# The problem
When you print the records, keep every line identical to the original.

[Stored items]
● ● ●

**config.mk**
```make
export PLATFORM = sky130hd
export DESIGN_NAME = sys_regs
export DESIGN_NICKNAME = d
export VERILOG_FILES = /design/src/mem_sys_pkg.sv /design/src/sys_regs.sv
export SDC_FILE = /design/constraint.sdc
export NUM_CORES = 1
export LEC_CHECK = 0
export ABC_AREA = 1
export BUFFER_PORTS_ARGS = -buffer_cell sky130_fd_sc_hd__buf_2
export CAP_MARGIN = 20
export CELL_PAD_IN_SITES_DETAIL_PLACEMENT = 1
export CELL_PAD_IN_SITES_GLOBAL_PLACEMENT = 1
export CORE_MARGIN = 4
export CORE_UTILIZATION = 40
export CTS_BUF_LIST = sky130_fd_sc_hd__clkbuf_2 sky130_fd_sc_hd__clkbuf_4 sky130_fd_sc_hd__clkbuf_8
export CTS_CLUSTER_DIAMETER = 120
export CTS_CLUSTER_SIZE = 24
export DETAILED_ROUTE_END_ITERATION = 7
export PLACE_DENSITY_LB_ADDON = 0.1
export SETUP_SLACK_MARGIN = 0.1
export SLEW_MARGIN = 30
export SYNTH_ARGS = -nofsm -noshare
export SYNTH_HDL_FRONTEND = slang
export SYNTH_SLANG_ARGS = --single-unit
```
**constraint.sdc**
```tcl
create_clock -name clk -period 2 [get_ports clk]
set_clock_uncertainty 0.05 [all_clocks]
set_input_delay 0.4 -clock clk [delete_from_list [all_inputs] [get_ports clk]]
set_output_delay 0.4 -clock clk [all_outputs]
set_load 0.02 [all_outputs]
```
**src/mem_sys_pkg.sv**
```systemverilog
// ==============================
// Shared types and constants for the memory system
// Holds the address map, register offsets and the packed
// bus structs used between the masters, arbiter, sequencer
// and SDRAM port. Import with a wildcard where needed
// ==============================

package mem_sys_pkg;

    // Address map, one base word per region
    localparam logic [31:0] RAM_BASE    = 32'h0000_0000;
    localparam logic [31:0] SDRAM_BASE  = 32'h1000_0000;
    localparam logic [31:0] SYSREG_BASE = 32'h4000_0000;

    // System register offsets within the SYSREG block
    localparam logic [31:0] REG_STATUS   = 32'h0000_0000;
    localparam logic [31:0] REG_CYCLE_LO = 32'h0000_0004;
    localparam logic [31:0] REG_CYCLE_HI = 32'h0000_0008;

    // One Wishbone master request, valid is cyc and stb together
    typedef struct packed {
        logic        valid;
        logic        we;
        logic [29:0] adr;
        logic [31:0] wdata;
        logic [3:0]  sel;
    } wb_req_t;

    typedef struct packed {
        logic        ack;
        logic [31:0] rdata;
    } wb_rsp_t;

    // Arbitrated request, src is 1 for the data bus
    typedef struct packed {
        logic        valid;
        logic        write;
        logic [31:0] addr;
        logic [31:0] wdata;
        logic [3:0]  wstrb;
        logic        src;
    } mem_req_t;

    typedef struct packed {
        logic        rd;
        logic        wr;
        logic [23:0] addr;
        logic [31:0] wdata;
    } sdram_cmd_t;

    typedef struct packed {
        logic [31:0] rdata;
        logic        busy;
        logic        rdata_valid;
    } sdram_rsp_t;

endpackage

```
**src/sys_regs.sv**
```systemverilog
// ==============================
// System status and cycle counter registers
// load_done arrives from another clock domain and goes
// through a three-stage synchroniser. Read is combinational
// on the word offset driven by the access sequencer
// ==============================

`timescale 1ns/1ps

module sys_regs import mem_sys_pkg::*; (
    input  logic        clk,
    input  logic        reset,
    input  logic        load_done,
    input  logic [7:0]  offset,
    output logic [31:0] rdata
);

    logic [2:0]  load_sync;
    logic        load_done_s;
    logic [63:0] cycle_count;

    // ==============================
    // Synchroniser and counter
    // ==============================

    always_ff @(posedge clk or posedge reset) begin
        if (reset) begin
            load_sync <= 3'b000;
        end else begin
            load_sync <= {load_sync[1:0], load_done};
        end
    end

    assign load_done_s = load_sync[2];

    // Free running, cleared only by reset
    always_ff @(posedge clk or posedge reset) begin
        if (reset) begin
            cycle_count <= 64'd0;
        end else begin
            cycle_count <= cycle_count + 64'd1;
        end
    end

    // ==============================
    // Read decode
    // ==============================

    always_comb begin
        case (offset)
            REG_STATUS[7:0]:   rdata = {30'd0, load_done_s, 1'b1};
            REG_CYCLE_LO[7:0]: rdata = cycle_count[31:0];
            REG_CYCLE_HI[7:0]: rdata = cycle_count[63:32];
            default:           rdata = 32'd0;
        endcase
    end

endmodule

```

● ● ●

# Problem solution
**config.mk**
```make
export PLATFORM = sky130hd
export DESIGN_NAME = sys_regs
export DESIGN_NICKNAME = d
export VERILOG_FILES = /design/src/mem_sys_pkg.sv /design/src/sys_regs.sv
export SDC_FILE = /design/constraint.sdc
export NUM_CORES = 1
export LEC_CHECK = 0
export ABC_AREA = 1
export BUFFER_PORTS_ARGS = -buffer_cell sky130_fd_sc_hd__buf_2
export CAP_MARGIN = 20
export CELL_PAD_IN_SITES_DETAIL_PLACEMENT = 1
export CELL_PAD_IN_SITES_GLOBAL_PLACEMENT = 1
export CORE_MARGIN = 4
export CORE_UTILIZATION = 40
export CTS_BUF_LIST = sky130_fd_sc_hd__clkbuf_2 sky130_fd_sc_hd__clkbuf_4 sky130_fd_sc_hd__clkbuf_8
export CTS_CLUSTER_DIAMETER = 120
export CTS_CLUSTER_SIZE = 24
export DETAILED_ROUTE_END_ITERATION = 7
export PLACE_DENSITY_LB_ADDON = 0.1
export SETUP_SLACK_MARGIN = 0.1
export SLEW_MARGIN = 30
export SYNTH_ARGS = -nofsm -noshare
export SYNTH_HDL_FRONTEND = slang
export SYNTH_SLANG_ARGS = --single-unit
```
**constraint.sdc**
```tcl
create_clock -name clk -period 2 [get_ports clk]
set_clock_uncertainty 0.05 [all_clocks]
set_input_delay 0.4 -clock clk [delete_from_list [all_inputs] [get_ports clk]]
set_output_delay 0.4 -clock clk [all_outputs]
set_load 0.02 [all_outputs]
```
**src/mem_sys_pkg.sv**
```systemverilog
// ==============================
// Shared types and constants for the memory system
// Holds the address map, register offsets and the packed
// bus structs used between the masters, arbiter, sequencer
// and SDRAM port. Import with a wildcard where needed
// ==============================

package mem_sys_pkg;

    // Address map, one base word per region
    localparam logic [31:0] RAM_BASE    = 32'h0000_0000;
    localparam logic [31:0] SDRAM_BASE  = 32'h1000_0000;
    localparam logic [31:0] SYSREG_BASE = 32'h4000_0000;

    // System register offsets within the SYSREG block
    localparam logic [31:0] REG_STATUS   = 32'h0000_0000;
    localparam logic [31:0] REG_CYCLE_LO = 32'h0000_0004;
    localparam logic [31:0] REG_CYCLE_HI = 32'h0000_0008;

    // One Wishbone master request, valid is cyc and stb together
    typedef struct packed {
        logic        valid;
        logic        we;
        logic [29:0] adr;
        logic [31:0] wdata;
        logic [3:0]  sel;
    } wb_req_t;

    typedef struct packed {
        logic        ack;
        logic [31:0] rdata;
    } wb_rsp_t;

    // Arbitrated request, src is 1 for the data bus
    typedef struct packed {
        logic        valid;
        logic        write;
        logic [31:0] addr;
        logic [31:0] wdata;
        logic [3:0]  wstrb;
        logic        src;
    } mem_req_t;

    typedef struct packed {
        logic        rd;
        logic        wr;
        logic [23:0] addr;
        logic [31:0] wdata;
    } sdram_cmd_t;

    typedef struct packed {
        logic [31:0] rdata;
        logic        busy;
        logic        rdata_valid;
    } sdram_rsp_t;

endpackage

```
**src/sys_regs.sv**
```systemverilog
// ==============================
// System status and cycle counter registers
// load_done arrives from another clock domain and goes
// through a three-stage synchroniser. Read is combinational
// on the word offset driven by the access sequencer
// ==============================

`timescale 1ns/1ps

module sys_regs import mem_sys_pkg::*; (
    input  logic        clk,
    input  logic        reset,
    input  logic        load_done,
    input  logic [7:0]  offset,
    output logic [31:0] rdata
);

    logic [2:0]  load_sync;
    logic        load_done_s;
    logic [63:0] cycle_count;

    // ==============================
    // Synchroniser and counter
    // ==============================

    always_ff @(posedge clk or posedge reset) begin
        if (reset) begin
            load_sync <= 3'b000;
        end else begin
            load_sync <= {load_sync[1:0], load_done};
        end
    end

    assign load_done_s = load_sync[2];

    // Free running, cleared only by reset
    always_ff @(posedge clk or posedge reset) begin
        if (reset) begin
            cycle_count <= 64'd0;
        end else begin
            cycle_count <= cycle_count + 64'd1;
        end
    end

    // ==============================
    // Read decode
    // ==============================

    always_comb begin
        case (offset)
            REG_STATUS[7:0]:   rdata = {30'd0, load_done_s, 1'b1};
            REG_CYCLE_LO[7:0]: rdata = cycle_count[31:0];
            REG_CYCLE_HI[7:0]: rdata = cycle_count[63:32];
            default:           rdata = 32'd0;
        endcase
    end

endmodule

```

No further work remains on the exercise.